[Stored data entries]
'''

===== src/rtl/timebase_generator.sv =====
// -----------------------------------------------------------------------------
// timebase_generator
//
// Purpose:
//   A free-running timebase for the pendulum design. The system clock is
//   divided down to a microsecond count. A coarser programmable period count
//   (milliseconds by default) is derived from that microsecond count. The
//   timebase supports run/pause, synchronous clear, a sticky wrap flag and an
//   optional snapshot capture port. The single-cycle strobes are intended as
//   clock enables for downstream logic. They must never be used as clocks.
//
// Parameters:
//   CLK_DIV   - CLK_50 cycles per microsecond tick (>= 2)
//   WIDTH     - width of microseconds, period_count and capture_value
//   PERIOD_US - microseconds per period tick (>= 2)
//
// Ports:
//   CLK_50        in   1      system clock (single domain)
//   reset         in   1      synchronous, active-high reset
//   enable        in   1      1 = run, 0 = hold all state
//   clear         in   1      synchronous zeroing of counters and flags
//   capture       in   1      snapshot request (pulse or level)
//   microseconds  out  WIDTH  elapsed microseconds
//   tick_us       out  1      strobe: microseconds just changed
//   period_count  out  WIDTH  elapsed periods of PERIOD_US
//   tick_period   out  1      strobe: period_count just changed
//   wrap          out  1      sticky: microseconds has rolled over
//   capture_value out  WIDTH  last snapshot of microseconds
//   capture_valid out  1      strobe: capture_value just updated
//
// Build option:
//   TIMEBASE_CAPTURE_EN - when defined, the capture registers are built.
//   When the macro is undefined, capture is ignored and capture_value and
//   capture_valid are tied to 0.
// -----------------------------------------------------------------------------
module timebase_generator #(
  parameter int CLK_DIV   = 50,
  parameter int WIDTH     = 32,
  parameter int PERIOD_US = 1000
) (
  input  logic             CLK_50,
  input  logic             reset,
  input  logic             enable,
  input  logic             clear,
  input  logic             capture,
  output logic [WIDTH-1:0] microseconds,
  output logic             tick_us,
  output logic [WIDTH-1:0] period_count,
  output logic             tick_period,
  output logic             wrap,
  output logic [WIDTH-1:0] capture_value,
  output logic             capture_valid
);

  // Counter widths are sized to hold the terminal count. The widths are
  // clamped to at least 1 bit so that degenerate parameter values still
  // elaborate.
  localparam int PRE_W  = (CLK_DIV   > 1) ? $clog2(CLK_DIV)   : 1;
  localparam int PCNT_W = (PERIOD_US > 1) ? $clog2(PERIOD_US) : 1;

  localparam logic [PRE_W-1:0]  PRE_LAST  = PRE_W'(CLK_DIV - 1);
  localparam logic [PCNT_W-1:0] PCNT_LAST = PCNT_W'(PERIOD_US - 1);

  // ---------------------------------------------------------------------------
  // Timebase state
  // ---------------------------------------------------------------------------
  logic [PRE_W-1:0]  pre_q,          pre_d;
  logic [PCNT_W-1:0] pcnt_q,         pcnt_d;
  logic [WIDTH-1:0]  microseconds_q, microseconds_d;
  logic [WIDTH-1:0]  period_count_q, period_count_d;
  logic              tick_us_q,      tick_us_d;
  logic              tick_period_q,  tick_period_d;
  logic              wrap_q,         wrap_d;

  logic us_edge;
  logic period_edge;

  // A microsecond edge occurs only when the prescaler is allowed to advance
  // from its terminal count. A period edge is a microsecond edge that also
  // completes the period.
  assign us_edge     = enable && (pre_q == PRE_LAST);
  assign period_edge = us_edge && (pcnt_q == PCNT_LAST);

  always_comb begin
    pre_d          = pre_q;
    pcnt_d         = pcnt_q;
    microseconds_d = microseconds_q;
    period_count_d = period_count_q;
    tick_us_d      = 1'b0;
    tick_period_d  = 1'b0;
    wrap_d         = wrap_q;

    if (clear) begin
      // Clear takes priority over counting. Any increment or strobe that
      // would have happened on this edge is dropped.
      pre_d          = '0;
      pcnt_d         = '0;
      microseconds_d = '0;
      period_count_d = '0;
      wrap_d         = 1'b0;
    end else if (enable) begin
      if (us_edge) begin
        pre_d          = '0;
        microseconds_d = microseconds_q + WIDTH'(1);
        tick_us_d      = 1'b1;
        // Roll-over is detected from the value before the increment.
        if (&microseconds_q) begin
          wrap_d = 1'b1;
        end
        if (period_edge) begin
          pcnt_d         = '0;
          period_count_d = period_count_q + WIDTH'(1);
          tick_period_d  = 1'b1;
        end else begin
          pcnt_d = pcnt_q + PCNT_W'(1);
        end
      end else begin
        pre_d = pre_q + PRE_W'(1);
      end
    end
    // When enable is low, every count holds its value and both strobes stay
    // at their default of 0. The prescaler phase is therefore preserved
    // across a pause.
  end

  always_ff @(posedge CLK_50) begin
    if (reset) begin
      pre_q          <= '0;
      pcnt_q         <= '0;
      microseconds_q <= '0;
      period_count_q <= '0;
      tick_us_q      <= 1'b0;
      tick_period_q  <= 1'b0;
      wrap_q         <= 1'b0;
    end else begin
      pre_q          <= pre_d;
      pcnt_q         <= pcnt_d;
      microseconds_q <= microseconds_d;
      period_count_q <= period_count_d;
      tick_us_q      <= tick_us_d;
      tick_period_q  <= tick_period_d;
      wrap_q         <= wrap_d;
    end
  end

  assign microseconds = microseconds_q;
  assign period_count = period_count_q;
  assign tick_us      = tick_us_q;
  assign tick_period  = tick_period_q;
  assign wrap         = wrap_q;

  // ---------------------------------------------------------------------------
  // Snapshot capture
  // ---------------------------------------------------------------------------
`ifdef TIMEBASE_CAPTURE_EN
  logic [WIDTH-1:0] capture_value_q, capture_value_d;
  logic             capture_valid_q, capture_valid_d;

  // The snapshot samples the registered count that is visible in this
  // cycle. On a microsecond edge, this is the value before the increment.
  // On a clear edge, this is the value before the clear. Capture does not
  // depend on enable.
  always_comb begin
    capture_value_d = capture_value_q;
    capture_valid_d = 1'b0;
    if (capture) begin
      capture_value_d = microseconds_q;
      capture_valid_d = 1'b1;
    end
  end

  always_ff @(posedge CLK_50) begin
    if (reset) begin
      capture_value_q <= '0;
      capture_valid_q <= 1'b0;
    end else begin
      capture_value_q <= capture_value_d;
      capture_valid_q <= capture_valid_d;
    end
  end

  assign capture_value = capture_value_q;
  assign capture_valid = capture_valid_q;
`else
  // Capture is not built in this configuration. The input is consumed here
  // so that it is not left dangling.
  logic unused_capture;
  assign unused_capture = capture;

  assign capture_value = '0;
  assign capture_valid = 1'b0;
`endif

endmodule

'''
'''

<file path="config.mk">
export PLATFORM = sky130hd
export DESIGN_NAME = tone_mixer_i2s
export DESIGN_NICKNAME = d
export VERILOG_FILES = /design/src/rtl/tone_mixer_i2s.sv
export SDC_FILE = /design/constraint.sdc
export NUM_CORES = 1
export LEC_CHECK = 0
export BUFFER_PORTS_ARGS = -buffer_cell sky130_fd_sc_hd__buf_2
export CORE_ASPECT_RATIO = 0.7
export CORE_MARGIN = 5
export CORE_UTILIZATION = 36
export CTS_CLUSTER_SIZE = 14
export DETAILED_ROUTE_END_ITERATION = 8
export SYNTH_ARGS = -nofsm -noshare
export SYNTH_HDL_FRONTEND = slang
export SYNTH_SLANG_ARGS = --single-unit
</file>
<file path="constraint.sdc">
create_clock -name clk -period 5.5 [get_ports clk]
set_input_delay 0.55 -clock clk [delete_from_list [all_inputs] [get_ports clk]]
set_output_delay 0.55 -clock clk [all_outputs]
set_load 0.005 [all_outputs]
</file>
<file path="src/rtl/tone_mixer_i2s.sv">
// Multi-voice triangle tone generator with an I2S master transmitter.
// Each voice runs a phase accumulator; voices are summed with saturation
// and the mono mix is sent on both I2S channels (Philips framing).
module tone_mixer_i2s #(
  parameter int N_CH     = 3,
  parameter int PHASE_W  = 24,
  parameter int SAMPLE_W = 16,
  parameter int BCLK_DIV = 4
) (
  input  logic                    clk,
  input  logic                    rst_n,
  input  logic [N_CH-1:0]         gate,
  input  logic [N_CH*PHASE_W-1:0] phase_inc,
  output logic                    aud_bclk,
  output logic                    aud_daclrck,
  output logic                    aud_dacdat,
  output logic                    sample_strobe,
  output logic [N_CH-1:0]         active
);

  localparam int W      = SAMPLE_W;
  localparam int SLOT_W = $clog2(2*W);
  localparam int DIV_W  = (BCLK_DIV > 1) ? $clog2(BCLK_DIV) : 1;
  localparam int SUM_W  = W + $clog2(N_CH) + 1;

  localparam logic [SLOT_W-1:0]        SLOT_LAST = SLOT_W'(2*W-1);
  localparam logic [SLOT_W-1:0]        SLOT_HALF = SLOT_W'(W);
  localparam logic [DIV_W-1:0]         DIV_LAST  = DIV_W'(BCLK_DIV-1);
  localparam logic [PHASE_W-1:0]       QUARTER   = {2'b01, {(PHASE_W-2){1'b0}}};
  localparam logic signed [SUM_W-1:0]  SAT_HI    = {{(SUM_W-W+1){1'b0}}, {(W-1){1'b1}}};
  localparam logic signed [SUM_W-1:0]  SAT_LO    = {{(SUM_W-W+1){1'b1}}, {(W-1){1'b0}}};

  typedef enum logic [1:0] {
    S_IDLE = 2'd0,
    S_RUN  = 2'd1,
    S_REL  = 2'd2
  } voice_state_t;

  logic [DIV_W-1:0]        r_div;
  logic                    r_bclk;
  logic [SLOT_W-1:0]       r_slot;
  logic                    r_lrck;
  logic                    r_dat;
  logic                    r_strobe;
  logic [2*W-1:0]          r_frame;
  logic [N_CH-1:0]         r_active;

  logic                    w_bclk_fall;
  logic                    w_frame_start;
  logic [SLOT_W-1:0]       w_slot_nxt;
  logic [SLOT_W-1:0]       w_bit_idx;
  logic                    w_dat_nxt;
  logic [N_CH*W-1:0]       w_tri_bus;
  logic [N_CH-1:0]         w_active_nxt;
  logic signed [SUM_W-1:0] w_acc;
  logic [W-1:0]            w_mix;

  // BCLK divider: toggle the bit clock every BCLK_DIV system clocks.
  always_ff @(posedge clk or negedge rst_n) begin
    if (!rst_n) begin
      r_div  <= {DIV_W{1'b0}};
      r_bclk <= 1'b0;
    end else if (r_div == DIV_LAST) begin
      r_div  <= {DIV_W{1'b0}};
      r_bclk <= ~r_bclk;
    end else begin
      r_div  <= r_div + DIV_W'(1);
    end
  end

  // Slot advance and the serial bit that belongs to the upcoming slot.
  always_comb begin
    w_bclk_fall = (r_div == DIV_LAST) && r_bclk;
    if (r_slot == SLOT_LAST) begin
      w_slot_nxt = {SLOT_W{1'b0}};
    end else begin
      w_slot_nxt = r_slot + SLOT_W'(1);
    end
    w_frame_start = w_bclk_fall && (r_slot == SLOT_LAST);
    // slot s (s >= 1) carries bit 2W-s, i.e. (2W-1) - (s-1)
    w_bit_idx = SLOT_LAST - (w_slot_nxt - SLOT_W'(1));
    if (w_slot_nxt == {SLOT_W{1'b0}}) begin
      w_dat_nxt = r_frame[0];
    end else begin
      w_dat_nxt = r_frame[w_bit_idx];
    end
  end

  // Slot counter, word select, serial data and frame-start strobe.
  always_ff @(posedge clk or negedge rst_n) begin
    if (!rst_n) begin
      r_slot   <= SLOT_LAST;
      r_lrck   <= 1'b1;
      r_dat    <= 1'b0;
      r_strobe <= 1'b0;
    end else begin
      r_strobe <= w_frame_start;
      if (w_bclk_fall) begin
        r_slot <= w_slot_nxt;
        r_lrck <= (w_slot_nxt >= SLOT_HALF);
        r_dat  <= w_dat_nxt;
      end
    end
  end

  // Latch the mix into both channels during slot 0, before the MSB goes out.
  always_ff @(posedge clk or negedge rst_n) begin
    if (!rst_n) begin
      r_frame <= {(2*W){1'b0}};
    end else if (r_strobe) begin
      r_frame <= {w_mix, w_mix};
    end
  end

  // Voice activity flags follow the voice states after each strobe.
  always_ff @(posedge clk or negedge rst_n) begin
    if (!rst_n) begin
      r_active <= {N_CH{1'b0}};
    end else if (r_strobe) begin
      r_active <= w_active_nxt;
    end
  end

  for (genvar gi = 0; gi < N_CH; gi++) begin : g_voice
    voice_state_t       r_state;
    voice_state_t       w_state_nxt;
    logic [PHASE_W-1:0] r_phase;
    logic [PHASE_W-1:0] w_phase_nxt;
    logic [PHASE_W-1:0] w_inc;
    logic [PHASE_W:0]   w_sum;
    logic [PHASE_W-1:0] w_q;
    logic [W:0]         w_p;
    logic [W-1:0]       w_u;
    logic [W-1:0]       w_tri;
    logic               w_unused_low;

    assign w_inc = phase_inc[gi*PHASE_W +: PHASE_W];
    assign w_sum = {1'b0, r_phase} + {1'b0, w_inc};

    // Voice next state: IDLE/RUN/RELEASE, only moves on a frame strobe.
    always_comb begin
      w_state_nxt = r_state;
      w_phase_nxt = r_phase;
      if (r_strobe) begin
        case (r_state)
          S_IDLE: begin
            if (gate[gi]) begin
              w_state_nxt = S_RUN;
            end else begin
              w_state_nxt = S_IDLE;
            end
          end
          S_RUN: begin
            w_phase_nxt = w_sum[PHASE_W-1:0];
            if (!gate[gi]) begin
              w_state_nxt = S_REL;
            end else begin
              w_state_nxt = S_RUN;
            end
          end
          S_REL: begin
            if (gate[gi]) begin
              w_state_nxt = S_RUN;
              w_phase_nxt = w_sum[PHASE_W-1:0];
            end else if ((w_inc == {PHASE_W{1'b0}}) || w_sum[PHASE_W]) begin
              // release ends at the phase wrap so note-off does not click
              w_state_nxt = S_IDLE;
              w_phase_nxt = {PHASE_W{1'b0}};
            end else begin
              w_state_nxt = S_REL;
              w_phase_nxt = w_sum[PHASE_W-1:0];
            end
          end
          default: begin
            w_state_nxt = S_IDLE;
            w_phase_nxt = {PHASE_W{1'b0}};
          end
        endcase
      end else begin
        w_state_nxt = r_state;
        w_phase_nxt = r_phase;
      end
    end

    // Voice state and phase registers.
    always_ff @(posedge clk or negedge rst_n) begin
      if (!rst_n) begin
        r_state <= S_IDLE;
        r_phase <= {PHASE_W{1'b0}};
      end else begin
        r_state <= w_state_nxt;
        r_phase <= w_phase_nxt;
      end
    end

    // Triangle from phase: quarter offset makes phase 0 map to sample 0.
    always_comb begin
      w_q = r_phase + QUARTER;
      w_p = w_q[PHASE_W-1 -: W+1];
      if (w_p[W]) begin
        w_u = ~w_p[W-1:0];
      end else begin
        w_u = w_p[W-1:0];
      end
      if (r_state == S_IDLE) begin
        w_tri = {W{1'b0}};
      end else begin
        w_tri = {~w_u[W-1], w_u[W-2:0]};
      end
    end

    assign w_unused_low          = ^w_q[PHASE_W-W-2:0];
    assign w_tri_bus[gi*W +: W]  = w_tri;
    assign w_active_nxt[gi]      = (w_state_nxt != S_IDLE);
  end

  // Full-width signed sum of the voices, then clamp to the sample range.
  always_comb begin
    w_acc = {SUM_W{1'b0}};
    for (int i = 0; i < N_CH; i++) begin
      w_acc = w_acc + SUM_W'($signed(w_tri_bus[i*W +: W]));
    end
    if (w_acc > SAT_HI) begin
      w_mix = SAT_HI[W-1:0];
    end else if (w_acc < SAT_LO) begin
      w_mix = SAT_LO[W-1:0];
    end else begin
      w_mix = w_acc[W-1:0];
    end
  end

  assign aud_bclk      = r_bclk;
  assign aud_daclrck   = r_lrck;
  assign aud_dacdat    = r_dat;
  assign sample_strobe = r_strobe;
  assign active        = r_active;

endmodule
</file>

'''
'''

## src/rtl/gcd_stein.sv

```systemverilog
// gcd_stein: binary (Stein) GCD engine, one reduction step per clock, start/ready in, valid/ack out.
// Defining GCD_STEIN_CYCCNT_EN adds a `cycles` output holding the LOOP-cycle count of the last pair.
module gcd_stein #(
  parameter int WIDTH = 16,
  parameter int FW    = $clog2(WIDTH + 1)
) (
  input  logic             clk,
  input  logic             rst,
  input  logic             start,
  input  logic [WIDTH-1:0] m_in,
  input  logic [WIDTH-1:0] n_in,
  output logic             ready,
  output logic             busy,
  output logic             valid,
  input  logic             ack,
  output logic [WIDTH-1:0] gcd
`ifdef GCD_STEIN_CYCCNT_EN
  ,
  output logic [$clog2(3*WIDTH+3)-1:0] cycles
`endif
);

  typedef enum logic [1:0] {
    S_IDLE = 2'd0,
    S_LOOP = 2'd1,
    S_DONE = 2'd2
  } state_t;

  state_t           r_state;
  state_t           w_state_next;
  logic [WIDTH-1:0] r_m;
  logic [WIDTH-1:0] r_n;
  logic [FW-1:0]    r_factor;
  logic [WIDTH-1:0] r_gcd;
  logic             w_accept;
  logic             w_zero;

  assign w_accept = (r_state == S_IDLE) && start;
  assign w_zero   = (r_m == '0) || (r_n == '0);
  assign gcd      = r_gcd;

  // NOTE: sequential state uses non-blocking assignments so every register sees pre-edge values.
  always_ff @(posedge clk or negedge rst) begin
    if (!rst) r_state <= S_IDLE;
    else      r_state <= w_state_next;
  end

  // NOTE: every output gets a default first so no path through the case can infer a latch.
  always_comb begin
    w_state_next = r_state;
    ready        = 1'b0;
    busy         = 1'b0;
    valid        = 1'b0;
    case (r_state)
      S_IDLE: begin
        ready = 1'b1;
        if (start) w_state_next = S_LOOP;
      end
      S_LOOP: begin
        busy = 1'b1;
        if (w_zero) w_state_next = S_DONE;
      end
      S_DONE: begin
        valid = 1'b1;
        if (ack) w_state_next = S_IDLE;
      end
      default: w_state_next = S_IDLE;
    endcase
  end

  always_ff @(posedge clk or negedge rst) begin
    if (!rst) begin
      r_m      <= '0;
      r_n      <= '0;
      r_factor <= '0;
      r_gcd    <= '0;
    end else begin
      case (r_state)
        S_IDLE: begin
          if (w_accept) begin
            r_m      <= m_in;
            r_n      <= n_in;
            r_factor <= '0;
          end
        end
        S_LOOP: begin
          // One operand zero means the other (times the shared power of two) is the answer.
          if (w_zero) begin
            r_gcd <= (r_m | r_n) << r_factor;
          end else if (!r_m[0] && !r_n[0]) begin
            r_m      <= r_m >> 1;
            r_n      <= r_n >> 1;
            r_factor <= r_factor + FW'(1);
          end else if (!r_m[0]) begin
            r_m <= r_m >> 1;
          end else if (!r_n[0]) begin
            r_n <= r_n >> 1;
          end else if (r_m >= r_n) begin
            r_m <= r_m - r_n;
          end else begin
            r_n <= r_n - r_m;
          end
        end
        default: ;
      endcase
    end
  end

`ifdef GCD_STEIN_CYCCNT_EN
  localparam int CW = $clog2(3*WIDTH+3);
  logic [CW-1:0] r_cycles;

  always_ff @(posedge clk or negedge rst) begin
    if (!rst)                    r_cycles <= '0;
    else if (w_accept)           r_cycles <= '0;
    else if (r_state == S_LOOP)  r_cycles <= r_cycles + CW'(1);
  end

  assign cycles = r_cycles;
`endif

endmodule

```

'''

Try it ::
Write out each line above containing "strobes".

Solution to the problem ::
//   optional snapshot capture port. The single-cycle strobes are intended as
    // When enable is low, every count holds its value and both strobes stay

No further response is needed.